On the rapidity dependence of the average transverse momentum in hadronic collisions

TL;DR

This paper investigates how the average transverse momentum varies with rapidity in proton-proton and proton-nucleus collisions at RHIC and LHC energies, using the Colour Glass Condensate formalism and phenomenological models.

Contribution

It updates predictions for transverse momentum spectra within the CGC framework and demonstrates model agreement with experimental data, providing new insights into rapidity dependence.

Findings

Models describe RHIC and LHC data for $p_T \,\le 20$ GeV.

The ratio of average transverse momentum decreases with rapidity.

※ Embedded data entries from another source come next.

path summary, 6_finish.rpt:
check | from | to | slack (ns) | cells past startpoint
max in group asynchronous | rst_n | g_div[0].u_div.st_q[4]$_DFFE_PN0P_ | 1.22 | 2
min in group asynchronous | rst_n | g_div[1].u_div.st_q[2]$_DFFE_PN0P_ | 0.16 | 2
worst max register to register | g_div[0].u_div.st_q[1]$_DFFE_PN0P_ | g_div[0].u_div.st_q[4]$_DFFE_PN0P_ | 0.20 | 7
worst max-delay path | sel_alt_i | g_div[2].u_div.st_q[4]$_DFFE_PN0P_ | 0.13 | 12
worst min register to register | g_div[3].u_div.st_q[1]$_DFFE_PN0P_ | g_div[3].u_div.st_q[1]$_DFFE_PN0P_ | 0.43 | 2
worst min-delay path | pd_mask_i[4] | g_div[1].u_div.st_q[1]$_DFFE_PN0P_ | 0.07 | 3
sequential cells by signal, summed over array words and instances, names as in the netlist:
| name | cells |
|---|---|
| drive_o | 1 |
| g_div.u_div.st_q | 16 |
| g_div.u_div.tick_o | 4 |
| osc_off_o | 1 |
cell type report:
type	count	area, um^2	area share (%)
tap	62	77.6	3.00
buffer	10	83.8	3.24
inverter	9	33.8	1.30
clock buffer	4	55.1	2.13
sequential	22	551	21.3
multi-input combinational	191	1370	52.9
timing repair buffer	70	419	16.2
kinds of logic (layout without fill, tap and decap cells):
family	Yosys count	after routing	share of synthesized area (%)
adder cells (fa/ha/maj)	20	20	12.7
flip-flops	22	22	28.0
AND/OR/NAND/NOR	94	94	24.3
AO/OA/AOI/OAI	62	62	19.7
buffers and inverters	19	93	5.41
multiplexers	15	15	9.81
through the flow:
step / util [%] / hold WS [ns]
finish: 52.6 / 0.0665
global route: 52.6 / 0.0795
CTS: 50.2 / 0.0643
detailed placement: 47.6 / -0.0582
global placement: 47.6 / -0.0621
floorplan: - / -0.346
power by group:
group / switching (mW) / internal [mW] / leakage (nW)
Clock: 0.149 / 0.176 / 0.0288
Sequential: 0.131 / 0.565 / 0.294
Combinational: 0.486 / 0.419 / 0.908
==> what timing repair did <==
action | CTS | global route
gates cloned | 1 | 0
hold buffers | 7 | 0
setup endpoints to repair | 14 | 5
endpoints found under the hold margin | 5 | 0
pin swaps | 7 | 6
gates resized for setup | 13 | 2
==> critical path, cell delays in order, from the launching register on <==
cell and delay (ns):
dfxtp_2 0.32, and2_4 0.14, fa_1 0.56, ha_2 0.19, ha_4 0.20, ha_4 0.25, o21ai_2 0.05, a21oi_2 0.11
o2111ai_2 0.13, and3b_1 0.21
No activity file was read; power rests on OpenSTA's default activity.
## src/rtl/i2c_irq_pkg.sv

```systemverilog
// Package: bit positions and masks for the I2C flag/status word.
// Assumes a 16-bit status word; the positions are decoded by software.
package i2c_irq_pkg;

    localparam int STAT_W      = 16;

    localparam int BIT_TXE     = 0;
    localparam int BIT_TXIS    = 1;
    localparam int BIT_RXNE    = 2;
    localparam int BIT_ADDR    = 3;
    localparam int BIT_NACK    = 4;
    localparam int BIT_STOP    = 5;
    localparam int BIT_TC      = 6;
    localparam int BIT_TCR     = 7;
    localparam int BIT_BERR    = 8;
    localparam int BIT_ARLO    = 9;
    localparam int BIT_OVR     = 10;
    localparam int BIT_PEC     = 11;
    localparam int BIT_TOUT    = 12;
    localparam int BIT_ALERT   = 13;
    localparam int BIT_RSVD    = 14;
    localparam int BIT_BUSY    = 15;

    typedef logic [STAT_W-1:0] stat_vec_t;

    // Flags that only the flag-clear register can clear
    localparam stat_vec_t CLR_REG_MASK =
        stat_vec_t'((1 << BIT_ADDR) | (1 << BIT_NACK) | (1 << BIT_STOP) |
                    (1 << BIT_BERR) | (1 << BIT_ARLO) | (1 << BIT_OVR)  |
                    (1 << BIT_PEC)  | (1 << BIT_TOUT) | (1 << BIT_ALERT));

    // Value of the status word while disabled or in reset
    localparam stat_vec_t DISABLED_VAL = stat_vec_t'(1 << BIT_TXE);

endpackage

```

## src/rtl/i2c_irq_rules.sv

```systemverilog
// Module: i2c_irq_rules
// Turns the engine events and register strobes into one set vector and one
// clear vector, both aligned to the status bit positions. This module is
// purely combinational. Precedence between set and clear is applied in the
// flag cells.
module i2c_irq_rules
    import i2c_irq_pkg::*;
#(
    parameter int CNT_W = 8
) (
    input  logic             cfg_no_stretch,
    input  logic             cfg_reload,
    input  logic             cfg_autoend,
    input  logic             cfg_smb_host,
    input  logic             cfg_alert_en,
    input  logic             evt_tx_empty,
    input  logic             evt_tx_need,
    input  logic             evt_rx_byte,
    input  logic             evt_addr_hit,
    input  logic             evt_nack,
    input  logic             evt_stop_own,
    input  logic             evt_cnt_done,
    input  logic             evt_misplaced,
    input  logic             evt_arb_lost,
    input  logic             evt_overrun,
    input  logic             evt_pec_bad,
    input  logic             evt_timeout,
    input  logic             evt_alert_fall,
    input  logic             evt_start_seen,
    input  logic             evt_stop_seen,
    input  logic             txd_wr,
    input  logic             rxd_rd,
    input  logic             start_req,
    input  logic             stop_req,
    input  logic             cnt_wr,
    input  logic [CNT_W-1:0] cnt_val,
    input  logic             clr_wr,
    input  stat_vec_t        clr_data,
    input  logic             stat_wr,
    input  stat_vec_t        stat_data,
    output stat_vec_t        set_vec,
    output stat_vec_t        clr_vec
);

    stat_vec_t sw_req;
    logic      sw_unused;

    // Status write data, gated by the write strobe
    always_comb sw_req = stat_wr ? stat_data : '0;

    // Only bits 0 and 1 of a status write do anything
    assign sw_unused = ^sw_req[STAT_W-1:2];

    // Set sources for each flag
    always_comb begin
        set_vec              = '0;
        set_vec[BIT_TXE]     = evt_tx_empty | sw_req[BIT_TXE];
        set_vec[BIT_TXIS]    = evt_tx_need | (sw_req[BIT_TXIS] & cfg_no_stretch);
        set_vec[BIT_RXNE]    = evt_rx_byte;
        set_vec[BIT_ADDR]    = evt_addr_hit;
        set_vec[BIT_NACK]    = evt_nack;
        set_vec[BIT_STOP]    = evt_stop_own;
        set_vec[BIT_TC]      = evt_cnt_done & ~cfg_reload & ~cfg_autoend;
        set_vec[BIT_TCR]     = evt_cnt_done & cfg_reload;
        set_vec[BIT_BERR]    = evt_misplaced;
        set_vec[BIT_ARLO]    = evt_arb_lost;
        set_vec[BIT_OVR]     = evt_overrun;
        set_vec[BIT_PEC]     = evt_pec_bad;
        set_vec[BIT_TOUT]    = evt_timeout;
        set_vec[BIT_ALERT]   = evt_alert_fall & cfg_smb_host & cfg_alert_en;
        set_vec[BIT_BUSY]    = evt_start_seen;
    end

    // Clear sources: the clear register plus access-driven clears
    always_comb begin
        clr_vec            = clr_wr ? (clr_data & CLR_REG_MASK) : '0;
        clr_vec[BIT_TXE]   = txd_wr;
        clr_vec[BIT_TXIS]  = txd_wr;
        clr_vec[BIT_RXNE]  = rxd_rd;
        clr_vec[BIT_TC]    = start_req | stop_req;
        clr_vec[BIT_TCR]   = cnt_wr & (|cnt_val);
        clr_vec[BIT_BUSY]  = evt_stop_seen;
    end

endmodule

```

## src/rtl/i2c_irq_flag.sv

```systemverilog
// Module: i2c_irq_flag
// Holds one sticky status flag. While disabled or in reset the flag is
// forced to HOLD_VAL. Otherwise a set beats a clear in the same cycle.
// Assumes set and clr are single-cycle, synchronous strobes.
module i2c_irq_flag #(
    parameter logic HOLD_VAL = 1'b0
) (
    input  logic clk,
    input  logic rst_n,
    input  logic enable,
    input  logic set,
    input  logic clr,
    output logic q
);

    // Flag update: disabled hold, then set, then clear
    always_ff @(posedge clk) begin
        if (!rst_n)       q <= HOLD_VAL;
        else if (!enable) q <= HOLD_VAL;
        else if (set)     q <= 1'b1;
        else if (clr)     q <= 1'b0;
    end

    AST_SET_WINS: assert property (@(posedge clk) disable iff (!rst_n)
        (enable && set) |=> q);
    AST_HOLD_OFF: assert property (@(posedge clk) disable iff (!rst_n)
        !enable |=> (q == HOLD_VAL));
    AST_CLEAR_TAKES: assert property (@(posedge clk) disable iff (!rst_n)
        (enable && clr && !set) |=> !q);
    AST_IDLE_KEEPS: assert property (@(posedge clk) disable iff (!rst_n)
        (enable && !set && !clr) |=> $stable(q));

endmodule

```

## src/rtl/i2c_irq_combine.sv

```systemverilog
// Module: i2c_irq_combine
// Masks the status word with the per-bit enables and reduces it to one
// interrupt line. Combinational; bit positions match the status word.
module i2c_irq_combine
    import i2c_irq_pkg::*;
(
    input  stat_vec_t flags,
    input  stat_vec_t enables,
    output logic      irq
);

    // Any enabled flag raises the interrupt
    always_comb irq = |(flags & enables);

endmodule

```

## src/rtl/i2c_irq_status.sv

```systemverilog
// Module: i2c_irq_status (top)
// The flag and interrupt status register of an I2C/SMBus controller. It
// builds a flag cell for each implemented bit, ties the reserved bit to 0,
// and ties the SMBus-only bits to 0 when SMB_EN is 0. It also drives the
// transmit flush pulse and the combined interrupt. All inputs are assumed
// synchronous to clk.
module i2c_irq_status
    import i2c_irq_pkg::*;
#(
    parameter int CNT_W  = 8,
    parameter bit SMB_EN = 1'b1
) (
    input  logic             clk,
    input  logic             rst_n,
    input  logic             periph_en,
    input  logic             cfg_no_stretch,
    input  logic             cfg_reload,
    input  logic             cfg_autoend,
    input  logic             cfg_smb_host,
    input  logic             cfg_alert_en,
    input  logic             evt_tx_empty,
    input  logic             evt_tx_need,
    input  logic             evt_rx_byte,
    input  logic             evt_addr_hit,
    input  logic             evt_nack,
    input  logic             evt_stop_own,
    input  logic             evt_cnt_done,
    input  logic             evt_misplaced,
    input  logic             evt_arb_lost,
    input  logic             evt_overrun,
    input  logic             evt_pec_bad,
    input  logic             evt_timeout,
    input  logic             evt_alert_fall,
    input  logic             evt_start_seen,
    input  logic             evt_stop_seen,
    input  logic             txd_wr,
    input  logic             rxd_rd,
    input  logic             start_req,
    input  logic             stop_req,
    input  logic             cnt_wr,
    input  logic [CNT_W-1:0] cnt_val,
    input  logic             clr_wr,
    input  logic [15:0]      clr_data,
    input  logic             stat_wr,
    input  logic [15:0]      stat_data,
    input  logic [15:0]      irq_en,
    output logic [15:0]      status,
    output logic             irq,
    output logic             tx_flush
);

    stat_vec_t set_vec;
    stat_vec_t clr_vec;
    stat_vec_t flags;
    logic      lint_unused;

    i2c_irq_rules #(.CNT_W(CNT_W)) u_rules (
        .cfg_no_stretch (cfg_no_stretch),
        .cfg_reload     (cfg_reload),
        .cfg_autoend    (cfg_autoend),
        .cfg_smb_host   (cfg_smb_host),
        .cfg_alert_en   (cfg_alert_en),
        .evt_tx_empty   (evt_tx_empty),
        .evt_tx_need    (evt_tx_need),
        .evt_rx_byte    (evt_rx_byte),
        .evt_addr_hit   (evt_addr_hit),
        .evt_nack       (evt_nack),
        .evt_stop_own   (evt_stop_own),
        .evt_cnt_done   (evt_cnt_done),
        .evt_misplaced  (evt_misplaced),
        .evt_arb_lost   (evt_arb_lost),
        .evt_overrun    (evt_overrun),
        .evt_pec_bad    (evt_pec_bad),
        .evt_timeout    (evt_timeout),
        .evt_alert_fall (evt_alert_fall),
        .evt_start_seen (evt_start_seen),
        .evt_stop_seen  (evt_stop_seen),
        .txd_wr         (txd_wr),
        .rxd_rd         (rxd_rd),
        .start_req      (start_req),
        .stop_req       (stop_req),
        .cnt_wr         (cnt_wr),
        .cnt_val        (cnt_val),
        .clr_wr         (clr_wr),
        .clr_data       (clr_data),
        .stat_wr        (stat_wr),
        .stat_data      (stat_data),
        .set_vec        (set_vec),
        .clr_vec        (clr_vec)
    );

    // One flag cell per implemented bit; absent bits read 0
    for (genvar i = 0; i < STAT_W; i++) begin : g_bit
        if (i == BIT_RSVD ||
            (!SMB_EN && (i == BIT_PEC || i == BIT_TOUT || i == BIT_ALERT))) begin : g_zero
            assign flags[i] = 1'b0;
        end else begin : g_cell
            i2c_irq_flag #(.HOLD_VAL(DISABLED_VAL[i])) u_flag (
                .clk    (clk),
                .rst_n  (rst_n),
                .enable (periph_en),
                .set    (set_vec[i]),
                .clr    (clr_vec[i]),
                .q      (flags[i])
            );
        end
    end

    // Strobes feeding tied-off bits are intentionally dropped
    assign lint_unused = ^{set_vec[BIT_RSVD], clr_vec[BIT_RSVD],
                           set_vec[BIT_ALERT:BIT_PEC], clr_vec[BIT_ALERT:BIT_PEC]};

    // Status word drive
    assign status = flags;

    // Software flush of the transmit register
    assign tx_flush = periph_en & stat_wr & stat_data[BIT_TXE];

    i2c_irq_combine u_combine (
        .flags   (flags),
        .enables (irq_en),
        .irq     (irq)
    );

    AST_PE_OFF_STATE: assert property (@(posedge clk) disable iff (!rst_n)
        !periph_en |=> (status == 16'h0001));
    AST_TXIS_SW_BLOCKED: assert property (@(posedge clk) disable iff (!rst_n)
        (stat_wr && stat_data[1] && !cfg_no_stretch && !evt_tx_need && !status[1])
        |=> !status[1]);
    AST_RXNE_READ_CLEARS: assert property (@(posedge clk) disable iff (!rst_n)
        (periph_en && rxd_rd && !evt_rx_byte) |=> !status[2]);
    AST_ALERT_GATED: assert property (@(posedge clk) disable iff (!rst_n)
        ((!cfg_smb_host || !cfg_alert_en) && !status[13]) |=> !status[13]);
    AST_BUSY_START: assert property (@(posedge clk) disable iff (!rst_n)
        (periph_en && evt_start_seen) |=> status[15]);

endmodule

```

Predictions align with hydrodynamical behavior.

Abstract

The energy and rapidity dependence of the average transverse momentum $\langle p_T \rangle$ in $pp$ and $pA$ collisions at RHIC and LHC energies are estimated using the Colour Glass Condensate (CGC) formalism. We update previous predictions for the $p_T$ - spectra using the hybrid formalism of the CGC approach and two phenomenological models for the dipole - target scattering amplitude. We demonstrate that these models are able to describe the RHIC and LHC data for the hadron production in $pp$, $dAu$ and $pPb$ collisions at $p_T \le 20$ GeV. Moreover, we present our predictions for $\langle p_T \rangle$ and demonstrate that the ratio $\langle p_{T}(y)\rangle / \langle p_{T}(y = 0)\rangle$ decreases with the rapidity and has a behaviour similar to that predicted by hydrodynamical calculations.